On October 18, 2021, Apple replaced the high-end 13- and 16-inch Intel-based MacBook Pros with 14- and 16-inch MacBook Pros, now equipped with the new Apple silicon chips, M1 Pro and M1 Max, Apple's second ARM-based chips and their first workstation-power chips. Apple restored the function keys in place of the Touch Bar, an HDMI port, an SD card reader, MagSafe charging, and a higher base memory, addressing many criticisms of the Touch Bar models. Other additions include an edge-to-edge Liquid Retina XDR display with thinner bezels and an iPhone-like notch, ProMotion variable refresh rate, a 1080p webcam, Wi-Fi 6, three Thunderbolt ports, a six-speaker sound system supporting Dolby Atmos, and support of multiple external displays.

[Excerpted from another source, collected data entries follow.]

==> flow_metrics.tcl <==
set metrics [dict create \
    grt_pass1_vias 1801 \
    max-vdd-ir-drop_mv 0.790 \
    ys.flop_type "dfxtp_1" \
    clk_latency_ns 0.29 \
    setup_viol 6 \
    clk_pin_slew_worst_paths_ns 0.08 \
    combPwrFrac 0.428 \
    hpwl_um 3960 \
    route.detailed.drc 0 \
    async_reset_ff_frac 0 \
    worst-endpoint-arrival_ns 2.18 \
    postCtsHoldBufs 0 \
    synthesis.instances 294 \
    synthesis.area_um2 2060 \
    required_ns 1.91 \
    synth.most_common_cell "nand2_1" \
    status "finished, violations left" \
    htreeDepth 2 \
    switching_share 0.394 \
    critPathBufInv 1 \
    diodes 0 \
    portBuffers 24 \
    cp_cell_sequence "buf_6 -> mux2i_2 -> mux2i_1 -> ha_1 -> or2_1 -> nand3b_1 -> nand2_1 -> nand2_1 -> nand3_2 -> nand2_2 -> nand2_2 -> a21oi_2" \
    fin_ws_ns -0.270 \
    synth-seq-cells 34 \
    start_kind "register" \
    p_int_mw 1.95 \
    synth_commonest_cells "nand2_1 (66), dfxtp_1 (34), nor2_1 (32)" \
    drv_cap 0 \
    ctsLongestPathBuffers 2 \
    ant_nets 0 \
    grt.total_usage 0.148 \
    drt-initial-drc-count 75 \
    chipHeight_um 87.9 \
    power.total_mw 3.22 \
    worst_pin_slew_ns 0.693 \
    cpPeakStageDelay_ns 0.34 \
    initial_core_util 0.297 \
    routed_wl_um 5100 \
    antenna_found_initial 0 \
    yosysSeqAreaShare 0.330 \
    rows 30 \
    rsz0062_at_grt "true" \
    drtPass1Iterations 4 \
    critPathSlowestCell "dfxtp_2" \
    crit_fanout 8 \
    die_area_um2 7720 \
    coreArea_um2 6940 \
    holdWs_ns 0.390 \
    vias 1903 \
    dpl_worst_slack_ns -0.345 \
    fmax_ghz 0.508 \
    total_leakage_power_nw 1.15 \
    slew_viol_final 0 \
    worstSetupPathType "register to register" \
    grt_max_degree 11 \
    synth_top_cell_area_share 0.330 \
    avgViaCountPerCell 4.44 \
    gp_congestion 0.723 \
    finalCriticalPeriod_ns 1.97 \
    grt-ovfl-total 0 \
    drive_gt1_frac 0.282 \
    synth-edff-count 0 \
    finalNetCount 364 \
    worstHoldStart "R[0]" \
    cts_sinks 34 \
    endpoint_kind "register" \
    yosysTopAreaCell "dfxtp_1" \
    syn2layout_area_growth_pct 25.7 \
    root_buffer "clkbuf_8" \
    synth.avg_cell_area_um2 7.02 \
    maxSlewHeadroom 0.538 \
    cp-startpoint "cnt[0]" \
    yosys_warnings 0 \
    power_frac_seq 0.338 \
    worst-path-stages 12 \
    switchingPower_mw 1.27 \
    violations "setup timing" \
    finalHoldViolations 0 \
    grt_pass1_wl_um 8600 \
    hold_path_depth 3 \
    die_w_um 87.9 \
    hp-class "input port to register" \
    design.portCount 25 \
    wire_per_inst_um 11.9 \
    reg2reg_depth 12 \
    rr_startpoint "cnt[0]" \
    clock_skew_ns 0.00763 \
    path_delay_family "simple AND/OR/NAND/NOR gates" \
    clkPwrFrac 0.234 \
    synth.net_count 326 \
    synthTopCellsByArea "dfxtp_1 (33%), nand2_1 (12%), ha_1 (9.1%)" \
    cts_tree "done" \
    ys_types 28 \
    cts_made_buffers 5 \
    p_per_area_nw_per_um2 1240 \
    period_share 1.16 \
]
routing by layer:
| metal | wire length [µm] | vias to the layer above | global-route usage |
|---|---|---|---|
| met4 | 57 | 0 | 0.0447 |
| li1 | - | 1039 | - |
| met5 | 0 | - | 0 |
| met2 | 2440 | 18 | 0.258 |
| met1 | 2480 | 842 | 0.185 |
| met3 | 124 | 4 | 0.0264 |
**src/rtl/keypad_scanner_pkg.sv**
```systemverilog
`default_nettype none
//============================================================================
// Module      : keypad_scanner_pkg
// Description : Shared encodings for the key-matrix scanner.
// Revision    : 1.0 - initial release
//============================================================================
package keypad_scanner_pkg;

    localparam int c_key_w  = 4;
    localparam int c_data_w = 16;

    typedef enum logic [1:0] {
        ST_IDLE      = 2'd0,
        ST_DEB_PRESS = 2'd1,
        ST_PRESSED   = 2'd2,
        ST_DEB_REL   = 2'd3
    } state_t;

    typedef enum logic [1:0] {
        SNAP_NONE   = 2'd0,
        SNAP_SINGLE = 2'd1,
        SNAP_MULTI  = 2'd2
    } snap_class_t;

endpackage

`default_nettype wire

```
**src/rtl/keypad_strobe.sv**
```systemverilog
`default_nettype none
//============================================================================
// Module      : keypad_strobe
// Description : Column dwell counter and one-hot-low column ring.
// Revision    : 1.0 - initial release
//============================================================================
module keypad_strobe #(
    parameter int COLS     = 4,
    parameter int SCAN_DIV = 4096
) (
    input  logic                      clk,
    input  logic                      rst_n,
    output logic [COLS-1:0]           cols_n,
    output logic [$clog2(COLS)-1:0]   col_idx,
    output logic                      sample_en,
    output logic                      scan_end
);

    localparam int c_dw = $clog2(SCAN_DIV);
    localparam int c_cw = $clog2(COLS);

    logic [c_dw-1:0] r_dwell;
    logic [c_cw-1:0] w_col_next;

    assign sample_en  = (r_dwell == c_dw'(SCAN_DIV - 1));
    assign scan_end   = sample_en && (col_idx == c_cw'(COLS - 1));
    assign w_col_next = (col_idx == c_cw'(COLS - 1)) ? '0 : col_idx + c_cw'(1);

    always_ff @(posedge clk or negedge rst_n) begin
        if (!rst_n) begin
            r_dwell <= '0;
            col_idx <= '0;
            cols_n  <= {{(COLS-1){1'b1}}, 1'b0};
        end else if (sample_en) begin
            r_dwell <= '0;
            col_idx <= w_col_next;
            cols_n  <= ~(COLS'(1) << w_col_next);
        end else begin
            r_dwell <= r_dwell + c_dw'(1);
        end
    end

endmodule

`default_nettype wire

```
**src/rtl/keypad_scanner.sv**
```systemverilog
`default_nettype none
//============================================================================
// Module      : keypad_scanner
// Description : Scans a row/column key matrix, debounces, and reports presses.
// Revision    : 1.0 - initial release
//============================================================================
module keypad_scanner
    import keypad_scanner_pkg::*;
#(
    parameter int ROWS     = 4,
    parameter int COLS     = 4,
    parameter int SCAN_DIV = 4096,
    parameter int DEBOUNCE = 4
) (
    input  logic                 clk,
    input  logic                 rst_n,
    input  logic [ROWS-1:0]      rows_n,
    output logic [COLS-1:0]      cols_n,
    output logic [c_key_w-1:0]   key_code,
    output logic                 key_valid,
    output logic                 key_held,
    output logic [c_data_w-1:0]  data_out
);

    localparam int c_nk    = ROWS * COLS;
    localparam int c_cnt_w = $clog2(DEBOUNCE + 1);

    logic [$clog2(COLS)-1:0] w_col_idx;
    logic                    w_sample_en;
    logic                    w_scan_end;
    logic [ROWS-1:0]         r_sync1;
    logic [ROWS-1:0]         r_rows_s;
    logic [c_nk-1:0]         r_snap;
    logic [c_nk-1:0]         w_snap;
    logic [4:0]              w_ones;
    logic [c_key_w-1:0]      w_code;
    snap_class_t             w_class;
    state_t                  r_state, w_state_nxt;
    logic [c_key_w-1:0]      r_cand, w_cand_nxt;
    logic [c_cnt_w-1:0]      r_cnt, w_cnt_nxt;
    logic                    w_accept;
    logic                    w_release;

    keypad_strobe #(
        .COLS     (COLS),
        .SCAN_DIV (SCAN_DIV)
    ) u_strobe (
        .clk       (clk),
        .rst_n     (rst_n),
        .cols_n    (cols_n),
        .col_idx   (w_col_idx),
        .sample_en (w_sample_en),
        .scan_end  (w_scan_end)
    );

    always_ff @(posedge clk or negedge rst_n) begin
        if (!rst_n) begin
            r_sync1  <= '1;
            r_rows_s <= '1;
            r_snap   <= '0;
        end else begin
            r_sync1  <= rows_n;
            r_rows_s <= r_sync1;
            if (w_sample_en)
                r_snap <= w_snap;
        end
    end

    // The column being sampled this cycle is merged in so scan-end sees the full matrix.
    always_comb begin
        w_snap = r_snap;
        for (int r = 0; r < ROWS; r++)
            w_snap[r*COLS + int'(w_col_idx)] = ~r_rows_s[r];
    end

    always_comb begin
        w_ones = '0;
        w_code = '0;
        for (int i = 0; i < c_nk; i++) begin
            if (w_snap[i]) begin
                w_ones = w_ones + 5'd1;
                w_code = c_key_w'(i);
            end
        end
        if (w_ones == 5'd0)
            w_class = SNAP_NONE;
        else if (w_ones == 5'd1)
            w_class = SNAP_SINGLE;
        else
            w_class = SNAP_MULTI;
    end

    always_ff @(posedge clk or negedge rst_n) begin
        if (!rst_n) begin
            r_state <= ST_IDLE;
            r_cand  <= '0;
            r_cnt   <= '0;
        end else begin
            r_state <= w_state_nxt;
            r_cand  <= w_cand_nxt;
            r_cnt   <= w_cnt_nxt;
        end
    end

    always_comb begin
        w_state_nxt = r_state;
        w_cand_nxt  = r_cand;
        w_cnt_nxt   = r_cnt;
        if (w_scan_end) begin
            case (r_state)
                ST_IDLE: begin
                    if (w_class == SNAP_SINGLE) begin
                        w_cand_nxt = w_code;
                        if (DEBOUNCE == 1) begin
                            w_state_nxt = ST_PRESSED;
                            w_cnt_nxt   = '0;
                        end else begin
                            w_state_nxt = ST_DEB_PRESS;
                            w_cnt_nxt   = c_cnt_w'(1);
                        end
                    end
                end
                ST_DEB_PRESS: begin
                    if (w_class != SNAP_SINGLE) begin
                        w_state_nxt = ST_IDLE;
                        w_cnt_nxt   = '0;
                    end else if (w_code != r_cand) begin
                        w_cand_nxt = w_code;
                        w_cnt_nxt  = c_cnt_w'(1);
                    end else if (int'(r_cnt) + 1 >= DEBOUNCE) begin
                        w_state_nxt = ST_PRESSED;
                        w_cnt_nxt   = '0;
                    end else begin
                        w_cnt_nxt = r_cnt + c_cnt_w'(1);
                    end
                end
                ST_PRESSED: begin
                    if (w_class == SNAP_NONE) begin
                        if (DEBOUNCE == 1) begin
                            w_state_nxt = ST_IDLE;
                            w_cnt_nxt   = '0;
                        end else begin
                            w_state_nxt = ST_DEB_REL;
                            w_cnt_nxt   = c_cnt_w'(1);
                        end
                    end
                end
                ST_DEB_REL: begin
                    if (w_class != SNAP_NONE) begin
                        w_state_nxt = ST_PRESSED;
                        w_cnt_nxt   = '0;
                    end else if (int'(r_cnt) + 1 >= DEBOUNCE) begin
                        w_state_nxt = ST_IDLE;
                        w_cnt_nxt   = '0;
                    end else begin
                        w_cnt_nxt = r_cnt + c_cnt_w'(1);
                    end
                end
                default: begin
                    w_state_nxt = ST_IDLE;
                    w_cnt_nxt   = '0;
                end
            endcase
        end
    end

    // DEB_REL -> PRESSED is a bounce on release, not a new press.
    always_comb begin
        w_accept  = (w_state_nxt == ST_PRESSED) &&
                    ((r_state == ST_IDLE) || (r_state == ST_DEB_PRESS));
        w_release = (w_state_nxt == ST_IDLE) &&
                    ((r_state == ST_PRESSED) || (r_state == ST_DEB_REL));
    end

    always_ff @(posedge clk or negedge rst_n) begin
        if (!rst_n) begin
            key_code  <= '0;
            key_valid <= 1'b0;
            key_held  <= 1'b0;
            data_out  <= '0;
        end else begin
            key_valid <= w_accept;
            if (w_accept) begin
                key_code <= w_cand_nxt;
                data_out <= {data_out[c_data_w-c_key_w-1:0], w_cand_nxt};
                key_held <= 1'b1;
            end else if (w_release) begin
                key_held <= 1'b0;
            end
        end
    end

endmodule

`default_nettype wire

```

These new models feature a thicker and more-squared design than their Intel-based predecessors. The keyboard features full-sized function keys, with the keyboard set in a "double anodized" black well. The MacBook Pro branding has been removed from the bottom of the display bezel and is engraved on the underside of the chassis instead. The models' appearance have been compared to the Titanium PowerBook G4 produced from 2001 to 2003.

They were offered in two colors, space gray and silver, and could be configured with 16 GB, 32 GB and 64 GB (M1 Max only) unified RAM and 512 GB, 1 TB, 2 TB, 4 TB and 8 TB SSD storage.

The stated battery life was 21 hours, which was a marked increase on the 2019 Intel version, and weighed 2.1 kg, which was 100 grams heavier than the previous 2019 model at 2.0 kg. The screen increased very slightly in size from 16 in to 16.2 in and the resolution rose from 3072 × 1920 pixels to 3456 × 2234 pixels with an adaptive 120 Hz refresh rate. The camera quality increased from 720p to 1080p and the model features Wi-Fi 6 and three Thunderbolt 4 ports.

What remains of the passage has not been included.